US army in Syria Photograph:( Reuters )
Previous contacts by the United States about prisoners held by President Bashar Assad’s government have fizzled out
High-level U.S. officials traveled recently to Syria for rare talks with the Assad government in an attempt to secure the release of American citizens held prisoner there, a high priority for the Trump administration, but there has been little apparent progress so far, officials said.
The secret US mission to Damascus in August focused on Austin Tice, a freelance journalist who was seized while reporting on the Syrian civil war in 2012, and Majd Kamalmaz, a psychotherapist who was taken in 2017. The trip was first reported by The Wall Street Journal and confirmed by two U.S. officials with knowledge of American operations in the Middle East, including a senior administration official, who spoke on condition of anonymity.
The senior official cautioned that the attempt was still in its early stages, and that the U.S. government did not have any recent proof that Tice, 39, was still alive. The Syrian government has not publicly acknowledged holding either him or Kamalmaz, 62, who is diabetic and requires regular medication, according to his family and the U.S. government.
Previous contacts by the United States about prisoners held by President Bashar Assad’s government have fizzled out, but his regime — which would like to see economic sanctions lifted and U.S. troops withdrawn from Syria — has much to gain, potentially, from improved relations with Washington. The Trump administration has secured the release of people held in several other countries in the Middle East, a goal of particular interest to the president.
In August, Kashyap Patel, the senior counterterrorism director at the National Security Council, and Roger D. Carstens, the State Department’s special envoy for hostage affairs, went to Damascus to meet with Ali Mamlouk, the head of Syria’s National Security Bureau intelligence service, U.S. officials said.
Diplomatic relations between the two countries have been minimal since the United States closed its embassy in Damascus in 2012 and ordered the closure of the Syrian Embassy in Washington in 2014. The U.S. has long labeled Syria, considered a pariah state by much of the world, as a sponsor of terrorism, and has imposed sanctions on the country and its officials for human rights violations before and during the war that began in 2011.

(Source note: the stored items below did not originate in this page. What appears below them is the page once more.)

===== src/design/tecm_pkg.sv =====
package tecm_pkg;

  // Register byte offsets
  localparam logic [7:0] REG_CONFIG   = 8'h00;
  localparam logic [7:0] REG_CONTROL  = 8'h04;
  localparam logic [7:0] REG_LCV      = 8'h08;
  localparam logic [7:0] REG_PATH_MSW = 8'h0C;
  localparam logic [7:0] REG_PATH_LSW = 8'h10;
  localparam logic [7:0] REG_FOS_MSW  = 8'h14;
  localparam logic [7:0] REG_FOS_LSW  = 8'h18;
  localparam logic [7:0] REG_EBE_MSW  = 8'h1C;
  localparam logic [7:0] REG_EBE_LSW  = 8'h20;
  localparam logic [7:0] REG_TX_SEL   = 8'h24;
  localparam logic [7:0] REG_RX_SEL   = 8'h28;
  localparam logic [7:0] REG_TX_MON   = 8'h2C;
  localparam logic [7:0] REG_RX_MON   = 8'h30;
  localparam logic [7:0] REG_STATUS   = 8'h34;

  // Configuration field positions
  localparam int CFG_EXZ_BIT    = 0;
  localparam int CFG_FBIT_BIT   = 1;
  localparam int CFG_FS_BIT     = 2;
  localparam int CFG_CV_BIT     = 3;
  localparam int CFG_UPD_LO     = 4;
  localparam int CFG_UPD_HI     = 5;
  localparam int CFG_E1_BIT     = 6;
  localparam int CFG_ESF_BIT    = 7;
  localparam int CFG_ZSUB_BIT   = 8;
  localparam int CFG_CRC4_BIT   = 9;
  localparam int CFG_WIDTH      = 10;
  localparam logic [CFG_WIDTH-1:0] CFG_RESET = 10'h000;

  localparam int CTL_MANUAL_BIT = 0;
  localparam int STS_UPDATE_BIT = 0;

  // Update trigger selection
  typedef enum logic [1:0] {
    TECM_UPD_ONE_SEC = 2'b00,
    TECM_UPD_SHORT   = 2'b01,
    TECM_UPD_MANUAL  = 2'b10,
    TECM_UPD_NONE    = 2'b11
  } tecm_upd_t;

  // Timing: 1 s, 42 ms, 62 ms at the bus clock rate
  localparam longint CLK_HZ        = 40_000_000;
  localparam longint ONE_SEC_MS    = 1000;
  localparam longint T1_SHORT_MS   = 42;
  localparam longint E1_SHORT_MS   = 62;
  localparam longint ONE_SEC_CYC   = CLK_HZ * ONE_SEC_MS / 1000;
  localparam longint T1_SHORT_CYC  = CLK_HZ * T1_SHORT_MS / 1000;
  localparam longint E1_SHORT_CYC  = CLK_HZ * E1_SHORT_MS / 1000;

  // Run-length thresholds for excessive zeros
  localparam logic [4:0] EXZ_RUN_PLAIN = 5'h10;
  localparam logic [4:0] EXZ_RUN_ZSUB  = 5'h08;

  localparam logic [15:0] CNT_MAX   = 16'hFFFF;
  localparam logic [4:0]  CHAN_LAST = 5'h1F;

  // Receive line symbol and framer event bundle
  typedef struct packed {
    logic       sym_valid;
    logic       mark;
    logic       polarity;
    logic       zsub_codeword;
    logic       crc_error;
    logic       ft_error;
    logic       fs_error;
    logic       fps_error;
    logic       fas_error;
    logic       multiframe_end;
    logic       ebit_valid;
    logic       ebit;
  } tecm_rx_ev_t;

  // Framer sync state bundle
  typedef struct packed {
    logic receive_sync_lost;
    logic fas_sync_lost;
    logic crc4_sync_lost;
    logic cas_sync_lost;
    logic searching;
  } tecm_sync_t;

  // Channel byte strobe bundle
  typedef struct packed {
    logic       valid;
    logic [4:0] chan;
    logic [7:0] data;
  } tecm_chan_t;

  function automatic logic [15:0] tecm_sat_inc(input logic [15:0] v, input logic inc);
    tecm_sat_inc = (inc && v != CNT_MAX) ? v + 16'h0001 : v;
  endfunction : tecm_sat_inc

endpackage : tecm_pkg


===== src/design/tecm_error_monitor.sv =====
// Summary of operation
// Latch counts on one-second, 42ms T1, 62ms E1, or manual trigger.
// Every counter saturates at its maximum; line-code counter tops at 65,535.
// T1 line-code counts BPVs plus 16 or 8 zero runs when selected.
// T1 with B8ZS on: substitution codewords are not counted as violations.
// Line-code counter keeps counting even during loss of sync.
// E1 select bit: 0 counts BPVs, 1 counts CVs; HDB3 codewords excluded.
// E1 BPV is two same-polarity marks; CV is two same-polarity BPVs.
// Software picks BPV for AMI lines and CV for HDB3 lines.
// T1 path counts CRC6 under ESF, Ft under D4, plus Fs if selected.
// T1 path counter inhibited while sync is lost.
// E1 path counter counts CRC4 errors.
// E1 path and E-bit counters stop on FAS/CRC4 loss, not CAS loss.
// Path, frames and E-bit counts are 16 bits, MSW then LSW register.
// T1 out-of-sync option counts multiframes out of sync, even unsynced.
// T1 F-bit option counts Ft (D4) or FPS (ESF), inhibited unsynced.
// E1 frames counter counts FAS errors, inhibited unsynced or searching.
// E-bit counter, E1 with CRC4 only, counts each received zero E-bit.
// Software may use the update timing to read latched counts.
// One tx and one rx channel monitored, each chosen by 5-bit field.
// Software programs select fields as channel number minus one.
// All accumulators latch together on a trigger, then restart cleanly.
`timescale 1ns/10ps
module tecm_error_monitor
  import tecm_pkg::*;
#(
  parameter longint ONE_SEC_CYCLES = ONE_SEC_CYC,
  parameter longint T1_SHORT_CYCLES = T1_SHORT_CYC,
  parameter longint E1_SHORT_CYCLES = E1_SHORT_CYC
) (
  // Clock and reset
  input  wire logic        pclk,
  input  wire logic        presetn,
  // APB slave
  input  wire logic        psel,
  input  wire logic        penable,
  input  wire logic        pwrite,
  input  wire logic [7:0]  paddr,
  input  wire logic [31:0] pwdata,
  output logic      [31:0] prdata,
  output logic             pready,
  output logic             pslverr,
  // Receive framer side
  input  wire tecm_rx_ev_t rx_ev,
  input  wire tecm_sync_t  sync_st,
  // Channel byte streams
  input  wire tecm_chan_t  tx_chan,
  input  wire tecm_chan_t  rx_chan,
  // Update timing
  output logic             update_pulse
);

  logic [CFG_WIDTH-1:0] error_counter_config;
  logic [4:0]           tx_monitor_channel_field;
  logic [4:0]           rx_monitor_channel_field;
  logic [7:0]           tx_channel_monitor_byte;
  logic [7:0]           rx_channel_monitor_byte;
  logic [15:0]          line_code_violation_count;
  logic [15:0]          path_error_count;
  logic [15:0]          frame_sync_loss_count;
  logic [15:0]          far_end_block_error_count;
  logic [15:0]          acc_lcv;
  logic [15:0]          acc_path;
  logic [15:0]          acc_fos;
  logic [15:0]          acc_ebe;
  logic [31:0]          timer;
  logic                 manual_req;
  logic                 update_seen;
  logic                 last_pol;
  logic                 last_bpv_pol;
  logic                 have_mark;
  logic                 have_bpv;
  logic [4:0]           zero_run;

  logic       is_e1;
  logic       is_esf;
  logic       zsub_on;
  logic       crc4_on;
  tecm_upd_t  upd_sel;
  logic       apb_wr;
  logic       apb_rd;
  logic       trigger;
  logic       timer_done;
  logic       status_rd;
  logic [31:0] period_m1;
  logic       bpv;
  logic       cv;
  logic       exz;
  logic       lcv_ev;
  logic       path_ev;
  logic       fos_ev;
  logic       ebe_ev;
  logic       e1_frame_ok;
  logic [4:0] exz_len;
  logic [31:0] next_prdata;

  assign is_e1   = error_counter_config[CFG_E1_BIT];
  assign is_esf  = error_counter_config[CFG_ESF_BIT];
  assign zsub_on = error_counter_config[CFG_ZSUB_BIT];
  assign crc4_on = error_counter_config[CFG_CRC4_BIT];
  assign upd_sel = tecm_upd_t'(error_counter_config[CFG_UPD_HI:CFG_UPD_LO]);
  assign apb_wr  = psel && penable && pwrite;
  assign apb_rd  = psel && !penable && !pwrite;
  assign pready  = 1'b1;
  assign pslverr = 1'b0;
  assign status_rd = psel && penable && !pwrite && paddr == REG_STATUS;

  // Update trigger generation
  always_comb begin
    if (upd_sel == TECM_UPD_SHORT) begin
      period_m1 = is_e1 ? 32'(E1_SHORT_CYCLES - 1) : 32'(T1_SHORT_CYCLES - 1);
    end else begin
      period_m1 = 32'(ONE_SEC_CYCLES - 1);
    end
  end

  // Last cycle of the selected period
  assign timer_done = (timer == period_m1);

  always_comb begin
    case (upd_sel)
      TECM_UPD_ONE_SEC: trigger = timer_done;
      TECM_UPD_SHORT:   trigger = timer_done;
      TECM_UPD_MANUAL:  trigger = manual_req;
      default:          trigger = 1'b0;
    endcase
  end

  // Period timer, held at zero in manual mode
  always_ff @(posedge pclk or negedge presetn) begin
    if (!presetn) begin
      timer <= 32'h0000_0000;
    end else if (trigger || timer >= period_m1 || upd_sel == TECM_UPD_MANUAL) begin
      timer <= 32'h0000_0000;
    end else begin
      timer <= timer + 32'h0000_0001;
    end
  end

  always_ff @(posedge pclk or negedge presetn) begin
    if (!presetn) begin
      manual_req <= 1'b0;
    end else begin
      manual_req <= apb_wr && paddr == REG_CONTROL && pwdata[CTL_MANUAL_BIT];
    end
  end

  always_ff @(posedge pclk or negedge presetn) begin
    if (!presetn) begin
      update_pulse <= 1'b0;
    end else begin
      update_pulse <= trigger;
    end
  end

  // Sticky update flag: set wins over read-clear
  always_ff @(posedge pclk or negedge presetn) begin
    if (!presetn) begin
      update_seen <= 1'b0;
    end else if (trigger) begin
      update_seen <= 1'b1;
    end else if (status_rd) begin
      update_seen <= 1'b0;
    end
  end

  // Mark polarity tracking for BPV and CV
  always_ff @(posedge pclk or negedge presetn) begin
    if (!presetn) begin
      last_pol     <= 1'b0;
      have_mark    <= 1'b0;
      last_bpv_pol <= 1'b0;
      have_bpv     <= 1'b0;
    end else if (rx_ev.sym_valid && rx_ev.mark) begin
      last_pol  <= rx_ev.polarity;
      have_mark <= 1'b1;
      if (bpv) begin
        last_bpv_pol <= rx_ev.polarity;
        have_bpv     <= 1'b1;
      end
    end
  end

  // Consecutive zero run, restarting after each full run
  always_ff @(posedge pclk or negedge presetn) begin
    if (!presetn) begin
      zero_run <= 5'h00;
    end else if (rx_ev.sym_valid) begin
      if (rx_ev.mark) begin
        zero_run <= 5'h00;
      end else if (zero_run == exz_len) begin
        zero_run <= 5'h01;
      end else begin
        zero_run <= zero_run + 5'h01;
      end
    end
  end

  // Run length that counts as excessive zeros
  assign exz_len = zsub_on ? EXZ_RUN_ZSUB : EXZ_RUN_PLAIN;
  // Same polarity as previous mark, codewords excluded when decoding
  assign bpv = rx_ev.sym_valid && rx_ev.mark && have_mark && rx_ev.polarity == last_pol
               && !(zsub_on && rx_ev.zsub_codeword);
  assign cv  = bpv && have_bpv && rx_ev.polarity == last_bpv_pol;
  assign exz = rx_ev.sym_valid && !rx_ev.mark && error_counter_config[CFG_EXZ_BIT]
               && zero_run == exz_len - 5'h01;

  always_comb begin
    if (is_e1) begin
      lcv_ev = error_counter_config[CFG_CV_BIT] ? cv : bpv;
    end else begin
      lcv_ev = bpv || exz;
    end
  end

  // CAS multiframe loss leaves these counters running
  assign e1_frame_ok = !sync_st.fas_sync_lost && !sync_st.crc4_sync_lost;

  always_comb begin
    if (is_e1) begin
      path_ev = rx_ev.crc_error && e1_frame_ok;
    end else if (is_esf) begin
      path_ev = rx_ev.crc_error && !sync_st.receive_sync_lost;
    end else begin
      path_ev = (rx_ev.ft_error || (error_counter_config[CFG_FS_BIT] && rx_ev.fs_error))
                && !sync_st.receive_sync_lost;
    end
  end

  always_comb begin
    if (is_e1) begin
      fos_ev = rx_ev.fas_error && !sync_st.receive_sync_lost && !sync_st.searching;
    end else if (!error_counter_config[CFG_FBIT_BIT]) begin
      fos_ev = rx_ev.multiframe_end && sync_st.receive_sync_lost;
    end else begin
      fos_ev = (is_esf ? rx_ev.fps_error : rx_ev.ft_error)
               && !sync_st.receive_sync_lost;
    end
  end

  assign ebe_ev = is_e1 && crc4_on && rx_ev.ebit_valid && !rx_ev.ebit && e1_frame_ok;

  // Accumulators restart on trigger, carrying an event of that cycle
  always_ff @(posedge pclk or negedge presetn) begin
    if (!presetn) begin
      acc_lcv  <= 16'h0000;
      acc_path <= 16'h0000;
      acc_fos  <= 16'h0000;
      acc_ebe  <= 16'h0000;
    end else if (trigger) begin
      acc_lcv  <= {15'h0000, lcv_ev};
      acc_path <= {15'h0000, path_ev};
      acc_fos  <= {15'h0000, fos_ev};
      acc_ebe  <= {15'h0000, ebe_ev};
    end else begin
      acc_lcv  <= tecm_sat_inc(acc_lcv, lcv_ev);
      acc_path <= tecm_sat_inc(acc_path, path_ev);
      acc_fos  <= tecm_sat_inc(acc_fos, fos_ev);
      acc_ebe  <= tecm_sat_inc(acc_ebe, ebe_ev);
    end
  end

  always_ff @(posedge pclk or negedge presetn) begin
    if (!presetn) begin
      line_code_violation_count <= 16'h0000;
      path_error_count          <= 16'h0000;
      frame_sync_loss_count     <= 16'h0000;
      far_end_block_error_count <= 16'h0000;
    end else if (trigger) begin
      line_code_violation_count <= acc_lcv;
      path_error_count          <= acc_path;
      frame_sync_loss_count     <= acc_fos;
      far_end_block_error_count <= acc_ebe;
    end
  end

  // Channel monitors
  always_ff @(posedge pclk or negedge presetn) begin
    if (!presetn) begin
      tx_channel_monitor_byte <= 8'h00;
    end else if (tx_chan.valid && tx_chan.chan == tx_monitor_channel_field) begin
      tx_channel_monitor_byte <= tx_chan.data;
    end
  end

  always_ff @(posedge pclk or negedge presetn) begin
    if (!presetn) begin
      rx_channel_monitor_byte <= 8'h00;
    end else if (rx_chan.valid && rx_chan.chan == rx_monitor_channel_field) begin
      rx_channel_monitor_byte <= rx_chan.data;
    end
  end

  // Register writes
  always_ff @(posedge pclk or negedge presetn) begin
    if (!presetn) begin
      error_counter_config     <= CFG_RESET;
      tx_monitor_channel_field <= 5'h00;
      rx_monitor_channel_field <= 5'h00;
    end else if (apb_wr) begin
      case (paddr)
        REG_CONFIG: error_counter_config     <= pwdata[CFG_WIDTH-1:0];
        REG_TX_SEL: tx_monitor_channel_field <= pwdata[4:0] & CHAN_LAST;
        REG_RX_SEL: rx_monitor_channel_field <= pwdata[4:0] & CHAN_LAST;
        default: ;
      endcase
    end
  end

  // Split a 16-bit count over two byte-wide registers
  function automatic logic [31:0] tecm_hi_byte(input logic [15:0] v);
    tecm_hi_byte = {24'h00_0000, v[15:8]};
  endfunction : tecm_hi_byte

  function automatic logic [31:0] tecm_lo_byte(input logic [15:0] v);
    tecm_lo_byte = {24'h00_0000, v[7:0]};
  endfunction : tecm_lo_byte

  // Read mux, captured in setup phase
  always_comb begin
    case (paddr)
      REG_CONFIG:   next_prdata = {22'h00_0000, error_counter_config};
      REG_LCV:      next_prdata = {16'h0000, line_code_violation_count};
      REG_PATH_MSW: next_prdata = tecm_hi_byte(path_error_count);
      REG_PATH_LSW: next_prdata = tecm_lo_byte(path_error_count);
      REG_FOS_MSW:  next_prdata = tecm_hi_byte(frame_sync_loss_count);
      REG_FOS_LSW:  next_prdata = tecm_lo_byte(frame_sync_loss_count);
      REG_EBE_MSW:  next_prdata = tecm_hi_byte(far_end_block_error_count);
      REG_EBE_LSW:  next_prdata = tecm_lo_byte(far_end_block_error_count);
      REG_TX_SEL:   next_prdata = {27'h000_0000, tx_monitor_channel_field};
      REG_RX_SEL:   next_prdata = {27'h000_0000, rx_monitor_channel_field};
      REG_TX_MON:   next_prdata = {24'h00_0000, tx_channel_monitor_byte};
      REG_RX_MON:   next_prdata = {24'h00_0000, rx_channel_monitor_byte};
      REG_STATUS:   next_prdata = {31'h0000_0000, update_seen};
      default:      next_prdata = 32'h0000_0000;
    endcase
  end

  always_ff @(posedge pclk or negedge presetn) begin
    if (!presetn) begin
      prdata <= 32'h0000_0000;
    end else if (apb_rd) begin
      prdata <= next_prdata;
    end
  end

endmodule : tecm_error_monitor


===== config.mk =====
export PLATFORM = sky130hd
export DESIGN_NAME = tecm_error_monitor
export DESIGN_NICKNAME = d
export VERILOG_FILES = /design/src/design/tecm_pkg.sv /design/src/design/tecm_error_monitor.sv
export SDC_FILE = /design/constraint.sdc
export NUM_CORES = 1
export LEC_CHECK = 0
export ABC_CLOCK_PERIOD_IN_PS = 3200
export BUFFER_PORTS_ARGS = -buffer_cell sky130_fd_sc_hd__buf_2
export CAP_MARGIN = 15
export CORE_MARGIN = 2
export CORE_UTILIZATION = 42
export CTS_BUF_LIST = sky130_fd_sc_hd__clkbuf_8
export CTS_CLUSTER_SIZE = 25
export DETAILED_ROUTE_END_ITERATION = 10
export PLACE_DENSITY = 0.65
export SYNTH_ARGS = -nofsm -noshare
export SYNTH_HDL_FRONTEND = slang
export SYNTH_SLANG_ARGS = --single-unit

===== constraint.sdc =====
create_clock -name pclk -period 3.2 [get_ports pclk]
set_input_delay 0.48 -clock pclk [delete_from_list [all_inputs] [get_ports pclk]]
set_output_delay 0.48 -clock pclk [all_outputs]
set_load 0.01 [all_outputs]

==> results_dict.tcl, run 1 <==
set metrics [dict create \
    critPathLaunchType "register" \
    top_register "timer" \
    critical_path.max_stage_delay_ps 520 \
    tightestPinTransition_ps 781 \
    numClockSinks 224 \
    synthDistinctLibCells 70 \
    synth_flop_cell "dfrtp_1" \
    finalSetupViolCount 0 \
    clk_pin_slew_worst_paths_ps 60 \
    gr-total-overflow 0 \
    rows 60 \
    die_w_um 169 \
    grt_pass1_vias 9038 \
    synth_warnings 0 \
    drt_iter0_markers 789 \
    hold_viol_final 0 \
    timing.hold.ws_ps 182 \
    nNetsFinal 1432 \
    grt_use_total_pct 21.2 \
    clock_path_buffers 3 \
    max_freq_mhz 351 \
    die_y_um 169 \
    drc 0 \
    slew_violations 0 \
    coreArea_um2 26900 \
    placedCellCount 1625 \
    ir_worst_vdd_mv 0.226 \
    worstSetupPathType "register to register" \
    synth_area_um2 11500 \
    grt_max_degree 85 \
    drt-pass1-iter-count 5 \
    fin_crit_sh_pct 88.9 \
    hold_class "input port to register" \
    arrival_ps 3280 \
    syn_area_per_cell_um2 9.44 \
    slew_headroom_pct 47.5 \
    grt_pass1_wl_um 48400 \
    max-cap-violations 0 \
    antenna_found_initial 2 \
    synth_edf_count 0 \
    cts-root-buf "clkbuf_8" \
    dp.final_hpwl_um 21700 \
    p_per_area_nw_per_um2 476 \
    antenna_cells 0 \
    synth-async-reset-ratio_pct 100 \
    final.setup.tns_ps 0 \
    total_leakage_power_nw 6.16 \
    postCtsHoldBufs 1 \
    utilization_pct 48.7 \
    crit_chain "nor3b_2 -> inv_1 -> ha_1 -> a21oi_1 -> nor2b_1 -> a2111oi_0 -> a21oi_1 -> or3_1 -> buf_4 -> nor3_1" \
    cts_tree "done" \
    cts_resized 0 \
    vias 9345 \
    gp_congestion 0.960 \
    grt_setup_unrepaired "no" \
    drt-wirelength-per-cell_um 17.7 \
    io_buffers 83 \
    status "complete, no violations" \
    ios 125 \
    dp_slack_ps 364 \
    cpMaxStageDelayCell "dfrtp_1" \
    yosysSeqAreaShare_pct 48.8 \
    end_kind "register" \
    dieArea_um2 28700 \
    synth_seq_cells 224 \
    fin_cells 1691 \
    postRouteAntennaNets 0 \
    layout_setup_ws_ps 355 \
    worstSkewPairLatency_ps 530 \
    start_util_pct 42.7 \
    cp_max_fo 26 \
    post-cts-setup-buffer-count 0 \
    cts_buffers 40 \
    period_needed_ps 2850 \
    cpMostUsedCell "a21oi_1" \
    skew_ps 14.5 \
    synthCells 1217 \
    htree_levels 2 \
    required_ps 3640 \
    vias_per_cell 5.53 \
    drt_wl_total_um 29900 \
    synthToLayoutAreaGrowth_pct 14.1 \
    largest_reg_flops 32 \
    drive_gt1_share_pct 17.4 \
]
## synth_stat cells, types with 7 or more instances
library cell | number | share of area, %
nand2_1 | 264 | 8.6
or3_1 | 10 | 0.54
clkbuf_1 | 33 | 1.1
xor2_1 | 46 | 3.5
nor2_1 | 87 | 2.8
a22o_1 | 9 | 0.69
a22oi_1 | 15 | 0.98
inv_1 | 10 | 0.33
nor4_1 | 17 | 0.93
ha_1 | 15 | 1.6
nand4_1 | 21 | 1.1
and4_1 | 10 | 0.76
nand2b_1 | 7 | 0.38
o21ai_0 | 46 | 2.0
mux2i_1 | 15 | 1.3
o211ai_1 | 7 | 0.46
nor2b_1 | 8 | 0.44
a21oi_1 | 27 | 1.2
xnor2_1 | 36 | 2.7
buf_2 | 8 | 0.35
mux2_2 | 39 | 3.8
nand3_1 | 71 | 3.1
buf_4 | 25 | 1.6
and3_1 | 34 | 1.9
nor3_1 | 43 | 1.9
dfrtp_1 | 224 | 49
## kinds of logic after synthesis
logic type / Yosys count / share of synthesized area (%)
and+or+nand+nor: 605 / 24.9
AOI/OAI and AO/OA: 144 / 8.20
other: 2 / 0.0654
muxes: 58 / 5.91
buffers and inverters: 86 / 4.15
xor gates and xnor gates: 82 / 6.25
DFF: 224 / 48.8
adders and majority gates: 16 / 1.73
## final timing paths
| path | start | to | slack [ps] | cells past startpoint |
|---|---|---|---|---|
| setup / recovery | error_counter_config[4] | timer[6] | 350 | 10 |
| hold / removal | rx_chan[5] | rx_channel_monitor_byte[5] | 180 | 2 |
| setup reg to reg | error_counter_config[4] | timer[6] | 350 | 10 |
| min in group asynchronous | presetn | zero_run[1] | 540 | 2 |
| hold reg to reg | have_mark | have_mark | 460 | 1 |
| max in group asynchronous | presetn | timer[16] | 1880 | 3 |
## worst max-delay path, delay by kind of cell, from the launching register on
kind	cells	cell delay, ps
adders and majority gates	1	340
and+or+nand+nor	4	840
DFF	1	520
buffers and inverters	2	370
AOI/OAI and AO/OA	3	670
## through the flow
stage | instance area, um^2 | total power (W)
2_1_floorplan | 11600 | 0.00349
3_3_place_gp | 12300 | 0.00371
3_5_place_dp | 12300 | 0.00373
4_1_cts | 13100 | 0.00632
5_1_grt | 13100 | 0.00656
6_report | 13100 | 0.00624
## area by class of cell
type                       count  area [um^2]
tap                          341          427
sequential                   224         5610
fill                        2554        13800
timing repair buffer         120          756
inverter                      12         50.0
multi-input combinational    929         5510
clock buffer                  51          702
clock inverter                14         55.1
## report_power, final
part | total, W | switching, W | internal, W
Clock | 0.00255 | 0.00114 | 0.00141
Sequential | 0.00318 | 0.000191 | 0.00299
Combinational | 0.000510 | 0.000293 | 0.000218
## layout by cell type, fill, tap and decap left out, drive strengths merged, types with 19 or more instances in the layout
cell type	count
dfrtp	224
conb	24
nor2	87
nor4	19
nor3	43
nand4	21
xor2	46
xnor2	36
clkbuf	51
inv	24
nand3	71
o21ai	48
a21oi	27
buf	119
mux2	39
and3	34
nand2	264
## routing by layer
layer / wire length [um] / vias up / part of all wire [%] / global-route usage [%]
met2: 13400 / 278 / 45 / 33.3
met5: 23 / - / 0.077 / 0
met4: 870 / 4 / 2.9 / 6.73
li1: - / 4428 / - / -
met1: 13700 / 4566 / 46 / 29.6
met3: 1840 / 69 / 6.2 / 4.20
(Power assumes the default switching activity.)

But in 2017, Mike Pompeo, then the CIA director, called Mamlouk to open back-channel communications on Tice. Washington then sent an intermediary to see Mamlouk, the officials said. They met for hours and the intermediary delivered an unsigned letter from the U.S. government.
But the effort was put on hold the next year, when the Syrian government launched a chemical attack on a rebel-held area, and the United States responded with missile strikes on Syrian targets. Weeks later, French authorities issued international arrest warrants for Mamlouk and other officials, in connection with torture, killings and war crimes.
In August 2018, the CIA sent a top agency official with expertise in the Middle East to meet Mamlouk in Damascus, where the official raised the case of Tice.
A year ago, Trump ordered the withdrawal of most of the U.S. troops in Syria, in effect ceding back to Assad territory that had been captured from the Islamic State. Critics questioned why the administration had not demanded anything from Syria in return, like the release of prisoners.
Tice, a Marine Corps veteran, was attending law school at Georgetown University when he decided to cover the war in Syria, where he wrote articles for several news organizations. His family has been outspoken about maintaining interest in his case and seeking his release, and said as recently as 2018 they were confident he was still alive.
“For years we have pushed for engagement between the U.S. and Syrian governments to help bring our son safely home, so we hope recent reports are accurate,” his parents, Marc and Debra Tice, said in a statement released Monday. “We are deeply grateful to everyone working for Austin’s safe return, and his continued absence shows there is more to be done.”
Kamalmaz, who was born in Syria and grew up in the United States, had established a mental health clinic in Lebanon for refugees from the Syrian war. He went to Syria to visit family members and was taken the day after he arrived.